• Thursday, April 18, 2024
businessday logo

BusinessDay

To the DSS, Imoleayo Michael is the biggest problem in Nigeria. Apparently

Adeyeun Imoleayo Michael (1)

Picture a Nigerian terror kingpin in your mind. Think about the clothes he is wearing, the house he lives in, the weapons he wields, the terror cell he oversees and the ideology he represents. Now think about the biggest terrorist in all of Nigeria. Think about what the terrain around him would look like if you could stand next to him. Is he somewhere in Borno, or perhaps stationed across the border in Chad or Niger waiting to launch an attack on Nigerian territory?

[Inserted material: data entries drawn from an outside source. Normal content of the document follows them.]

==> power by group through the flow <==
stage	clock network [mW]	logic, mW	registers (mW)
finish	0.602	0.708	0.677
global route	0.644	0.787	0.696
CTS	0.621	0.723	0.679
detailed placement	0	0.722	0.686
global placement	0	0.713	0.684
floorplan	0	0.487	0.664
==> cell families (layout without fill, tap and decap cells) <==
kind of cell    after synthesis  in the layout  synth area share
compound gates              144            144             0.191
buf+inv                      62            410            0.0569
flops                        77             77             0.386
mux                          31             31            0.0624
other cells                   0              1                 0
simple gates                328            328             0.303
### config.mk
export PLATFORM = sky130hd
export DESIGN_NAME = ecc_op_sequencer_flat
export DESIGN_NICKNAME = d
export VERILOG_FILES = /design/src/rtl/ecc_op_sequencer_if.sv /design/src/rtl/ecc_op_sequencer.sv /design/src/flat_wrapper.sv
export SDC_FILE = /design/constraint.sdc
export NUM_CORES = 1
export LEC_CHECK = 0
export BUFFER_PORTS_ARGS = -buffer_cell sky130_fd_sc_hd__clkbuf_2
export CAP_MARGIN = 20
export CORE_ASPECT_RATIO = 1.2
export CORE_MARGIN = 2
export CORE_UTILIZATION = 47
export CTS_CLUSTER_SIZE = 14
export DETAILED_ROUTE_END_ITERATION = 10
export PLACE_DENSITY = 0.76
export SLEW_MARGIN = 10
export SYNTH_ARGS = -nofsm -noshare
export SYNTH_HDL_FRONTEND = slang
export SYNTH_SLANG_ARGS = --single-unit
### constraint.sdc
create_clock -name clk -period 2.3 [get_ports clk]
set_input_delay 0.115 -clock clk [delete_from_list [all_inputs] [get_ports clk]]
set_output_delay 0.115 -clock clk [all_outputs]
set_load 0.01 [all_outputs]
===== src/rtl/rv32_multicycle_sequencer.sv =====
// rtl/rv32_multicycle_sequencer.sv - multi-cycle RV32 control sequencer with bounded memory handshakes
module rv32_multicycle_sequencer #(
    parameter logic [31:0] RESET_PC = 32'h0000_0000,
    parameter int unsigned TIMEOUT  = 16
) (
    input  logic        clk,
    input  logic        rst_n,
    output logic        imem_req,
    output logic [31:0] imem_addr,
    input  logic        imem_ready,
    input  logic [31:0] imem_rdata,
    output logic [31:0] instruction,
    input  logic        dec_mem_read,
    input  logic        dec_mem_write,
    input  logic        dec_reg_write,
    input  logic        dec_jump,
    input  logic [31:0] jump_target,
    output logic        dmem_req,
    output logic        dmem_we,
    input  logic        dmem_ready,
    output logic        alu_en,
    output logic        rf_write,
    output logic [31:0] pc,
    output logic        retire,
    output logic        fault
);

    typedef enum logic [2:0] {
        S_IDLE,
        S_FETCH,
        S_DECODE,
        S_EXECUTE,
        S_MEM,
        S_WRITEBACK,
        S_FAULT
    } state_t;

    // Counter only ever needs to reach TIMEOUT-1 before the FSM leaves the wait state.
    localparam int CW = (TIMEOUT > 1) ? $clog2(TIMEOUT) : 1;

    state_t        state;
    logic [CW-1:0] wait_cnt;
    logic [31:0]   pc_q;
    logic [31:0]   instr_q;

    logic is_nop;
    logic jump_misaligned;
    logic wait_expired;

    assign is_nop          = (instr_q == 32'h0);
    assign jump_misaligned = dec_jump && (jump_target[1:0] != 2'b00);
    assign wait_expired    = (TIMEOUT != 0) && (wait_cnt == CW'(TIMEOUT - 1));

    always_ff @(posedge clk or negedge rst_n) begin
        if (!rst_n) begin
            state    <= S_IDLE;
            pc_q     <= RESET_PC;
            instr_q  <= 32'h0;
            wait_cnt <= '0;
        end else begin
            case (state)
                S_IDLE: begin
                    state    <= S_FETCH;
                    wait_cnt <= '0;
                end
                S_FETCH: begin
                    if (imem_ready) begin
                        instr_q  <= imem_rdata;
                        state    <= S_DECODE;
                        wait_cnt <= '0;
                    end else if (wait_expired) begin
                        state    <= S_FAULT;
                        wait_cnt <= '0;
                    end else begin
                        wait_cnt <= wait_cnt + 1'b1;
                    end
                end
                S_DECODE: begin
                    state <= is_nop ? S_WRITEBACK : S_EXECUTE;
                end
                S_EXECUTE: begin
                    state <= (dec_mem_read || dec_mem_write) ? S_MEM : S_WRITEBACK;
                end
                S_MEM: begin
                    // A decode claiming both load and store is illegal regardless of ready.
                    if (dec_mem_read && dec_mem_write) begin
                        state    <= S_FAULT;
                        wait_cnt <= '0;
                    end else if (dmem_ready) begin
                        state    <= S_WRITEBACK;
                        wait_cnt <= '0;
                    end else if (wait_expired) begin
                        state    <= S_FAULT;
                        wait_cnt <= '0;
                    end else begin
                        wait_cnt <= wait_cnt + 1'b1;
                    end
                end
                S_WRITEBACK: begin
                    if (jump_misaligned) begin
                        state <= S_FAULT;
                    end else begin
                        state <= S_FETCH;
                        pc_q  <= dec_jump ? jump_target : pc_q + 32'd4;
                    end
                end
                S_FAULT: begin
                    state <= S_FAULT;
                end
                default: begin
                    state <= S_FAULT;
                end
            endcase
        end
    end

    assign imem_req    = (state == S_FETCH);
    assign imem_addr   = pc_q;
    assign instruction = instr_q;
    assign dmem_req    = (state == S_MEM);
    assign dmem_we     = dmem_req && dec_mem_write;
    assign alu_en      = (state == S_EXECUTE);
    assign retire      = (state == S_WRITEBACK) && !jump_misaligned;
    assign rf_write    = retire && dec_reg_write && !is_nop;
    assign fault       = (state == S_FAULT);
    assign pc          = pc_q;

endmodule
[config.mk]
export PLATFORM = sky130hd
export DESIGN_NAME = uart_frame_rx
export DESIGN_NICKNAME = d
export VERILOG_FILES = /design/src/rtl/uart_frame_rx_pkg.sv /design/src/rtl/uart_byte_rx.sv /design/src/rtl/uart_frame_rx.sv
export SDC_FILE = /design/constraint.sdc
export NUM_CORES = 2
export LEC_CHECK = 0
export ABC_CLOCK_PERIOD_IN_PS = 3800
export CAP_MARGIN = 30
export CORE_MARGIN = 5
export CORE_UTILIZATION = 25
export DETAILED_ROUTE_END_ITERATION = 10
export PLACE_DENSITY = 0.47
export SYNTH_ARGS = -nofsm -noshare
export SYNTH_HDL_FRONTEND = slang
export SYNTH_SLANG_ARGS = --single-unit
[constraint.sdc]
create_clock -name sys_clk -period 3.8 [get_ports sys_clk]
set_input_delay 0.38 -clock sys_clk [delete_from_list [all_inputs] [get_ports sys_clk]]
set_output_delay 0.38 -clock sys_clk [all_outputs]
set_load 0.005 [all_outputs]
[src/rtl/uart_frame_rx_pkg.sv]
// Shared definitions for the multi-byte UART frame receiver: baud derivation,
// byte-receiver state encoding and frame geometry common with the transmitter.
package uart_frame_rx_pkg;

  localparam int FRAME_W          = 816;
  localparam int MAX_BYTES        = FRAME_W / 8;
  localparam int TIMEOUT_BITS_DEF = 20;

  typedef enum logic [1:0] {
    ST_IDLE  = 2'd0,
    ST_START = 2'd1,
    ST_DATA  = 2'd2,
    ST_STOP  = 2'd3
  } rx_state_t;

  function automatic int baud_cnt_max(input int clk_freq, input int bps);
    return clk_freq / bps;
  endfunction

  // Zero-length frames degrade to one byte; oversize requests saturate at the buffer size.
  function automatic logic [7:0] clamp_digits(input logic [7:0] d);
    if (d == 8'd0) begin
      return 8'd1;
    end else if (d > 8'(MAX_BYTES)) begin
      return 8'(MAX_BYTES);
    end else begin
      return d;
    end
  endfunction

endpackage

[src/rtl/uart_byte_rx.sv]
// 8N1 byte receiver: rx synchroniser, start/data/stop FSM with mid-bit sampling.
// Strobes are combinational so the frame layer can register them in the sample cycle.
module uart_byte_rx
  import uart_frame_rx_pkg::*;
#(
  parameter int BAUD_CNT_MAX = 1073,
  parameter int BAUD_HALF    = 536
) (
  input  logic       clk,
  input  logic       rst_n,
  input  logic       rx,
  input  logic       en,
  output logic       start_det,
  output logic       rx_idle,
  output logic [7:0] byte_data,
  output logic       byte_vld,
  output logic       byte_err,
  output logic       false_start
);

  localparam logic [15:0] HALF_C = 16'(BAUD_HALF);
  localparam logic [15:0] LAST_C = 16'(BAUD_CNT_MAX - 1);

  logic        rx_meta_r, rx_d1_r, rx_d2_r;
  rx_state_t   state_r, state_nx_s;
  logic [15:0] baud_cnt_r, baud_nx_s;
  logic [2:0]  bit_idx_r, bit_nx_s;
  logic [7:0]  shift_r, shift_nx_s;
  logic        mid_s, end_s;
  logic        start_s, vld_s, err_s, fstart_s;

  // rx synchroniser plus one delay stage for falling-edge detection
  always_ff @(posedge clk) begin
    if (!rst_n) begin
      rx_meta_r <= 1'b1;
      rx_d1_r   <= 1'b1;
      rx_d2_r   <= 1'b1;
    end else begin
      rx_meta_r <= rx;
      rx_d1_r   <= rx_meta_r;
      rx_d2_r   <= rx_d1_r;
    end
  end

  // FSM and counter state registers
  always_ff @(posedge clk) begin
    if (!rst_n) begin
      state_r    <= ST_IDLE;
      baud_cnt_r <= 16'd0;
      bit_idx_r  <= 3'd0;
      shift_r    <= 8'd0;
    end else begin
      state_r    <= state_nx_s;
      baud_cnt_r <= baud_nx_s;
      bit_idx_r  <= bit_nx_s;
      shift_r    <= shift_nx_s;
    end
  end

  assign mid_s = (baud_cnt_r == HALF_C);
  assign end_s = (baud_cnt_r == LAST_C);

  // Next-state, counters and strobes
  always_comb begin
    state_nx_s = state_r;
    baud_nx_s  = baud_cnt_r;
    bit_nx_s   = bit_idx_r;
    shift_nx_s = shift_r;
    start_s    = 1'b0;
    vld_s      = 1'b0;
    err_s      = 1'b0;
    fstart_s   = 1'b0;
    if (!en) begin
      state_nx_s = ST_IDLE;
      baud_nx_s  = 16'd0;
      bit_nx_s   = 3'd0;
    end else begin
      case (state_r)
        ST_IDLE: begin
          baud_nx_s = 16'd0;
          bit_nx_s  = 3'd0;
          if (rx_d2_r && !rx_d1_r) begin
            start_s    = 1'b1;
            state_nx_s = ST_START;
          end else begin
            state_nx_s = ST_IDLE;
          end
        end
        ST_START: begin
          baud_nx_s = end_s ? 16'd0 : baud_cnt_r + 16'd1;
          if (mid_s && rx_d1_r) begin
            fstart_s   = 1'b1;
            state_nx_s = ST_IDLE;
            baud_nx_s  = 16'd0;
          end else if (end_s) begin
            state_nx_s = ST_DATA;
          end else begin
            state_nx_s = ST_START;
          end
        end
        ST_DATA: begin
          baud_nx_s = end_s ? 16'd0 : baud_cnt_r + 16'd1;
          if (mid_s) begin
            shift_nx_s = {rx_d1_r, shift_r[7:1]};
          end else begin
            shift_nx_s = shift_r;
          end
          if (end_s && (bit_idx_r == 3'd7)) begin
            bit_nx_s   = 3'd0;
            state_nx_s = ST_STOP;
          end else if (end_s) begin
            bit_nx_s = bit_idx_r + 3'd1;
          end else begin
            bit_nx_s = bit_idx_r;
          end
        end
        ST_STOP: begin
          // Leave at mid-stop so a start bit that follows immediately is still seen.
          if (mid_s) begin
            vld_s      = rx_d1_r;
            err_s      = !rx_d1_r;
            state_nx_s = ST_IDLE;
            baud_nx_s  = 16'd0;
          end else begin
            baud_nx_s = baud_cnt_r + 16'd1;
          end
        end
        default: begin
          state_nx_s = ST_IDLE;
          baud_nx_s  = 16'd0;
          bit_nx_s   = 3'd0;
        end
      endcase
    end
  end

  assign start_det   = start_s;
  assign rx_idle     = (state_r == ST_IDLE);
  assign byte_data   = shift_r;
  assign byte_vld    = vld_s;
  assign byte_err    = err_s;
  assign false_start = fstart_s;

endmodule

[src/rtl/uart_frame_rx.sv]
// Multi-byte UART frame receiver: collects DIGIT_CNT bytes into an 816-bit word,
// first byte in the most significant used slot, with framing/timeout error reporting.
module uart_frame_rx
  import uart_frame_rx_pkg::*;
#(
  parameter int UART_BPS     = 89467,
  parameter int CLK_FREQ     = 96_000_000,
  parameter int TIMEOUT_BITS = TIMEOUT_BITS_DEF
) (
  input  logic               sys_clk,
  input  logic               sys_rst_n,
  input  logic               rx,
  input  logic               en,
  input  logic [7:0]         DIGIT_CNT,
  output logic [FRAME_W-1:0] po_data,
  output logic               po_flag,
  output logic               err_flag
);

  localparam int          BAUD_CNT_MAX = baud_cnt_max(CLK_FREQ, UART_BPS);
  localparam int          BAUD_HALF    = BAUD_CNT_MAX / 2;
  localparam logic [31:0] TIMEOUT_LIM  = 32'(TIMEOUT_BITS * BAUD_CNT_MAX);

  logic               start_det_s, rx_idle_s, byte_vld_s, byte_err_s, false_start_s;
  logic [7:0]         byte_data_s;
  logic [7:0]         n_r, byte_cnt_r, slot_s;
  logic [31:0]        idle_cnt_r;
  logic [FRAME_W-1:0] frame_buf_r, frame_wr_s, po_data_r;
  logic               po_flag_r, err_flag_r;
  logic               last_byte_s, idle_run_s, timeout_s;

  uart_byte_rx #(
    .BAUD_CNT_MAX(BAUD_CNT_MAX),
    .BAUD_HALF   (BAUD_HALF)
  ) u_byte_rx (
    .clk        (sys_clk),
    .rst_n      (sys_rst_n),
    .rx         (rx),
    .en         (en),
    .start_det  (start_det_s),
    .rx_idle    (rx_idle_s),
    .byte_data  (byte_data_s),
    .byte_vld   (byte_vld_s),
    .byte_err   (byte_err_s),
    .false_start(false_start_s)
  );

  // Frame buffer with the arriving byte merged into slot N-1-k
  always_comb begin
    frame_wr_s = frame_buf_r;
    slot_s     = n_r - 8'd1 - byte_cnt_r;
    for (int k = 0; k < MAX_BYTES; k++) begin
      if (slot_s == 8'(k)) begin
        frame_wr_s[k*8 +: 8] = byte_data_s;
      end else begin
        frame_wr_s[k*8 +: 8] = frame_buf_r[k*8 +: 8];
      end
    end
  end

  assign last_byte_s = (byte_cnt_r == n_r - 8'd1);
  assign idle_run_s  = rx_idle_s && (byte_cnt_r != 8'd0) && !start_det_s;
  assign timeout_s   = idle_run_s && (idle_cnt_r == TIMEOUT_LIM);

  // Inter-byte idle timer, only runs while a partial frame is pending
  always_ff @(posedge sys_clk) begin
    if (!sys_rst_n) begin
      idle_cnt_r <= 32'd0;
    end else if (!en || !idle_run_s || timeout_s) begin
      idle_cnt_r <= 32'd0;
    end else begin
      idle_cnt_r <= idle_cnt_r + 32'd1;
    end
  end

  // Frame assembly, output word and status pulses
  always_ff @(posedge sys_clk) begin
    if (!sys_rst_n) begin
      n_r         <= 8'd1;
      byte_cnt_r  <= 8'd0;
      frame_buf_r <= '0;
      po_data_r   <= '0;
      po_flag_r   <= 1'b0;
      err_flag_r  <= 1'b0;
    end else if (!en) begin
      byte_cnt_r  <= 8'd0;
      frame_buf_r <= '0;
      po_flag_r   <= 1'b0;
      err_flag_r  <= 1'b0;
    end else begin
      po_flag_r  <= 1'b0;
      err_flag_r <= 1'b0;
      if (start_det_s && (byte_cnt_r == 8'd0)) begin
        n_r <= clamp_digits(DIGIT_CNT);
      end else begin
        n_r <= n_r;
      end
      if (byte_vld_s && last_byte_s) begin
        po_data_r   <= frame_wr_s;
        po_flag_r   <= 1'b1;
        byte_cnt_r  <= 8'd0;
        frame_buf_r <= '0;
      end else if (byte_vld_s) begin
        byte_cnt_r  <= byte_cnt_r + 8'd1;
        frame_buf_r <= frame_wr_s;
      end else if (byte_err_s || timeout_s) begin
        err_flag_r  <= 1'b1;
        byte_cnt_r  <= 8'd0;
        frame_buf_r <= '0;
      end else if (false_start_s) begin
        err_flag_r <= 1'b1;
      end else begin
        byte_cnt_r <= byte_cnt_r;
      end
    end
  end

  assign po_data  = po_data_r;
  assign po_flag  = po_flag_r;
  assign err_flag = err_flag_r;

endmodule

==> metrics.json <==
{
  "global_route": {
    "met1_resource_use_gr_pct": 26.3,
    "grt_remaining_overflow": 0,
    "grt_use_met3_pct": 4.15,
    "grt_most_used_layer": "met2",
    "grt_met2_usage_pct": 30.6,
    "number_of_global_route_vias_before_repair": 50700,
    "wire_length_of_the_first_global_routing_pass_um": 370000,
    "grt_start_max_net_pins": 236,
    "total_global_route_track_usage_pct": 19.5,
    "grt_antenna_before_repair": 14
  },
  "critical_path": {
    "worstPathArrival_ps": 4380,
    "setup.worst_path.end_class": "flip-flop",
    "setup.worst_path.start_class": "flip-flop",
    "cp_top_family": "simple AND/OR/NAND/NOR gates",
    "critical_path_class": "reg -> reg",
    "startpoint": "n_r[0]",
    "cp_num_buf_inv": 4,
    "reg2reg_from": "n_r[0]",
    "slowest_stage": "or3_1",
    "cp_cell_sequence": "buf_4 -> inv_1 -> ha_1 -> xor2_1 -> ha_4 -> and3b_1 -> or3_1 -> a21oi_1 -> nand2_1 -> buf_4 -> o31a_1 -> buf_12 -> a22o_1",
    "worst_path_maximum_fanout": 9,
    "critical-path-top-cell-by-count": "buf_4",
    "cp.required_ps": 4490,
    "delay_of_the_slowest_cell_on_the_worst_path_ps": 470
  },
  "synth": {
    "unique_masters_post_synth": 70,
    "synth_sequential_area_ratio_pct": 56.1,
    "ys_seq_elements": 1714,
    "post_synth_inst_count": 6343,
    "synth_largest_area_cell": "dfxtp_1",
    "synth_edf_count": 0,
    "postSynth.topFlopCell": "dfxtp_1",
    "synth_top_cell_area_share_pct": 56.1,
    "syn-cell-area_mm2": 0.0611,
    "syn_avg_cell_area_um2": 9.63,
    "yosysWarningCount": 0,
    "syn-num-nets": 6372,
    "ys_async_sr_fraction_pct": 0,
    "synth.area.top_cells": "dfxtp_1 (56%), a22o_1 (11%), nand2_1 (8.5%)"
  },
  "floorplan": {
    "fp.coreArea_mm2": 0.243,
    "pin_count": 830,
    "floorplan.initialDensity_pct": 25.1,
    "die_height_um": 504,
    "die-width_um": 504,
    "row_count": 181,
    "die_area_mm2": 0.254
  },
  "pwr": {
    "worst_ir_drop_vdd_uv": 441,
    "leakage_power_uw": 0.0305,
    "powerDensity_mw_per_mm2": 457,
    "power.total_uw": 38200
  },
  "worst_hold_path": {
    "worst_hold_startpoint": "DIGIT_CNT[3]",
    "worst_hold_path_type": "in -> reg"
  },
  "cts": {
    "cts_tree": "done",
    "tritoncts.num_buffers": 186,
    "clock_latency_ps": 850,
    "clock-sinks": 1714,
    "path_clk_slew_ps": 60,
    "htree_levels": 4,
    "max-clock-path-buffers": 3,
    "clock-root-buffer": "clkbuf_16"
  },
  "routing": {
    "routedWlPerCell_um": 24.2,
    "first_iter_violations": 3377,
    "total_drc_errors_in_the_routed_layout": 0,
    "detail_route.vias_per_cell": 4.83,
    "routed_wl_um": 261000,
    "route.vias.total": 52000,
    "dr.pass1.iters": 5,
    "antenna_left": 0
  },
  "timing": {
    "totalNegativeSetupSlack_ps": 0,
    "tightestPinTransition_ps": 1120,
    "post-route-period-util_pct": 97.0,
    "clock.fmax_mhz": 271,
    "layout_setup_ws_ps": 114,
    "timing_hold_violations_final": 0,
    "post-route-min-period_ps": 3690,
    "grt_setup_unrepaired": "yes",
    "clock_skews_ps": 55.8,
    "final_max_slew_viol_count": 0,
    "worst_rel_slew_slack_pct": 25.3,
    "timing.final.setup_violations": 0
  },
  "finish": {
    "commonest_non_fill_non_tap_cell_in_the_layout": "dfxtp_1",
    "commonest_cells_after_routing_fill_and_taps_aside": "dfxtp_1 (1706), nand2_1 (1377), clkdlybuf4s50_1 (828)",
    "final_nets": 7432,
    "layout-drive-gt1-share_pct": 12.7,
    "n_fill_cell": 24700,
    "fin_area_mm2": 0.0837,
    "fin_util_pct": 34.4,
    "layout-area-overhead-vs-synth_pct": 36.9
  },
  "place": {
    "dpl_cell_area_mm2": 0.0768,
    "buffer_ports.inserted": 829,
    "placement.setup.worst_slack_ps": -399,
    "weighted_congestion_reported_at_the_end_of_routability_driven_placement": 0.823,
    "dp_hpwl_um": 182000
  },
  "status": {
    "outcome": "completed"
  },
  "run": {
    "drv.max_cap_violation_count": 0
  }
}
## synthesized netlist by cell type, types with 3 or more instances
cell type	number
a21oi_1	211
inv_1	26
a22o_1	769
nand2b_1	6
nor3_4	4
nor4bb_1	4
xor2_1	31
clkbuf_1	359
a21o_1	71
ha_1	16
o21ai_2	18
xnor2_1	22
buf_1	10
a211oi_1	27
buf_4	7
and3_1	67
or3_1	21
nand4_1	26
or4_1	6
buf_2	86
mux2i_1	56
a31oi_1	25
nand3_1	55
o31a_1	6
a21boi_0	629
o21ai_1	9
nand2_1	1383
nor2b_1	14
nor3_2	23
a32o_1	8
o21ai_0	194
nor4_2	3
o211ai_1	4
nor2_1	238
nor4_1	23
nor3_1	108
and2_1	12
dfxtp_1	1714
and4_1	3
a41oi_1	9
## report_power, final
part | internal (uW) | total, uW | switching (uW)
sequential | 18000 | 18000 | 5.59
combinational | 638 | 1730 | 1100
clock | 10700 | 18500 | 7860
## kinds of logic (layout without fill, tap and decap cells)
| group | count (synthesis) | in the layout | synth area share (%) |
|---|---|---|---|
| DFF | 1714 | 1714 | 56.1 |
| adders and majority gates | 17 | 17 | 0.360 |
| xor gates and xnor gates | 53 | 53 | 0.760 |
| AOI/OAI and AO/OA | 1997 | 1997 | 24.5 |
| other | 0 | 9 | 0 |
| buffers and inverters | 489 | 1697 | 3.23 |
| and+or+nand+nor | 2016 | 2016 | 14.0 |
| muxes | 57 | 57 | 0.936 |
## final cells by class
cell class	count	area [um2]	share of cell area [%]
Tap cell	3202	4010	4.79
Antenna cell	9	22.5	0.0269
Clock buffer	274	5480	6.55
Clock inverter	62	781	0.933
Timing Repair Buffer	1335	13500	16.2
Sequential cell	1714	34300	41.1
Inverter	26	97.6	0.117
Multi-Input combinational cell	4140	25400	30.4
## worst register-to-register path, stage by stage, from the launching register on
cell and delay [ps]:
dfxtp_1 370, buf_4 140, inv_1 50, ha_1 230, xor2_1 220, ha_4 280
and3b_1 250, or3_1 470, a21oi_1 350, nand2_1 270, buf_4 220, o31a_1 310
buf_12 160, a22o_1 240
## sequential cells by signal, summed over array words and instances (netlist names), named ones only
signal,cells
u_byte_rx.baud_cnt_r,16
frame_buf_r,816
byte_cnt_r,8
n_r,8
u_byte_rx.rx_d2_r,1
po_flag,1
po_data,816
u_byte_rx.rx_meta_r,1
u_byte_rx.rx_d1_r,1
u_byte_rx.state_r,1
idle_cnt_r,32
err_flag,1
u_byte_rx.bit_idx_r,3
u_byte_rx.byte_data,8
## per-stage QoR
stage          hold slack [ps]  instances
2_1_floorplan              386       6343
3_3_place_gp               407      10400
3_5_place_dp               429      10400
4_1_cts                    155      10700
5_1_grt                    233      10800
6_report                   261      10800
## layer usage
| metal | wire length [um] | vias up |
|---|---|---|
| met5 | 43 | - |
| met1 | 120000 | 25700 |
| met4 | 11000 | 6 |
| met2 | 115000 | 1468 |
| met3 | 14700 | 364 |
| li1 | - | 24500 |
## repair_timing
item	in CTS	in global routing
pin swaps	3	11
hold buffers	2	0
endpoints found under the hold margin	75	0
cloned	0	2
resized for setup	33	64
setup endpoints to repair	275	1036
setup buffers	0	3
## path summary, 6_finish.rpt
check | cells past startpoint | endpoint | slack (ps)
max | 13 | frame_buf_r[187] | 110
min reg2reg | 1 | u_byte_rx.rx_d1_r | 440
min | 3 | n_r[3] | 260
max reg2reg | 13 | frame_buf_r[187] | 110
Power figures use the tool's default switching activity.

What individual image comes to mind? What would this person’s name be? Abubakar Shekau of Boko Haram? Iskilu Wakili the Fulani militia warlord? Abu Musa al-Barnawi the ISWAP leader? Maybe even Terwase Akwaza (Gana) the terror of the Middle Belt, or Chukwudi Onuamadike (Evans) the multimillionaire kidnapper? All wrong. None of these terrible men can hold a candle to the fellow below who is the source of all of Nigeria’s problems and the most important target to be neutralised by the Nigerian state. His name?

Adeyeun Imoleayo Michael: The software engineer

Shortly after leaving Nigeria last year, one of the first cases of imprisoned #EndSARS protesters I busied myself with was that of a young software developer called Imoleayo Michael. Imoleayo, as we began calling him, was apparently one of those who left his house in Abuja to join the on-street peaceful protest in October 2020. In fact, it is entirely possible that during the infamous weekend of October 10-11 when the police in Abuja brutally unleashed themselves on the peaceful protesters, he was one of those who took an eyeful of teargas and the beating of police horsewhips.

https://twitter.com/DavidHundeyin/status/1315298947452239875

Imoleayo left his wife, young son and aged mother at home and went out to join the protest. Where many in his shoes might have seen this as a high-risk action for someone with a family depending on him, he explained his decision in simple terms to me when we spoke. According to him, his work as a Software Engineer often obliges him to move around with his laptop, putting him at risk of summary execution at the hands of SARS. In his mind, he had no choice but to protest and fight for a future where doing his job would not expose him to being murdered by crooked police.

Like many others, Imoleayo only went out twice to protest, but apparently that was all that it took for his life to change drastically. He was later arrested and detained for more than a month while we tried to rally media and legal support to get him out. Eventually on Christmas Eve, Imoleayo was granted bail and released. That however, was just the start of a saga that illustrates the depths to which the Nigerian government is willing to sink when bullies are in power.

Adeyeun Imoleayo Michael: The Nigerian state’s easy target

Describing to me what happened a few weeks after the protests ended, he said:

“I was abducted in my residence on the 13th Nov 2020 at about 2.30am. I was taken into DSS custody where I was detained in an underground cell for 41 days without any form of communication with my family. After being granted bail however, the DSS is still bent on prosecuting me for the crime of protesting for the betterment of my fatherland. The DSS has clearly picked on me as a target because I’m not a celebrity, and has chosen to use me as a scapegoat.”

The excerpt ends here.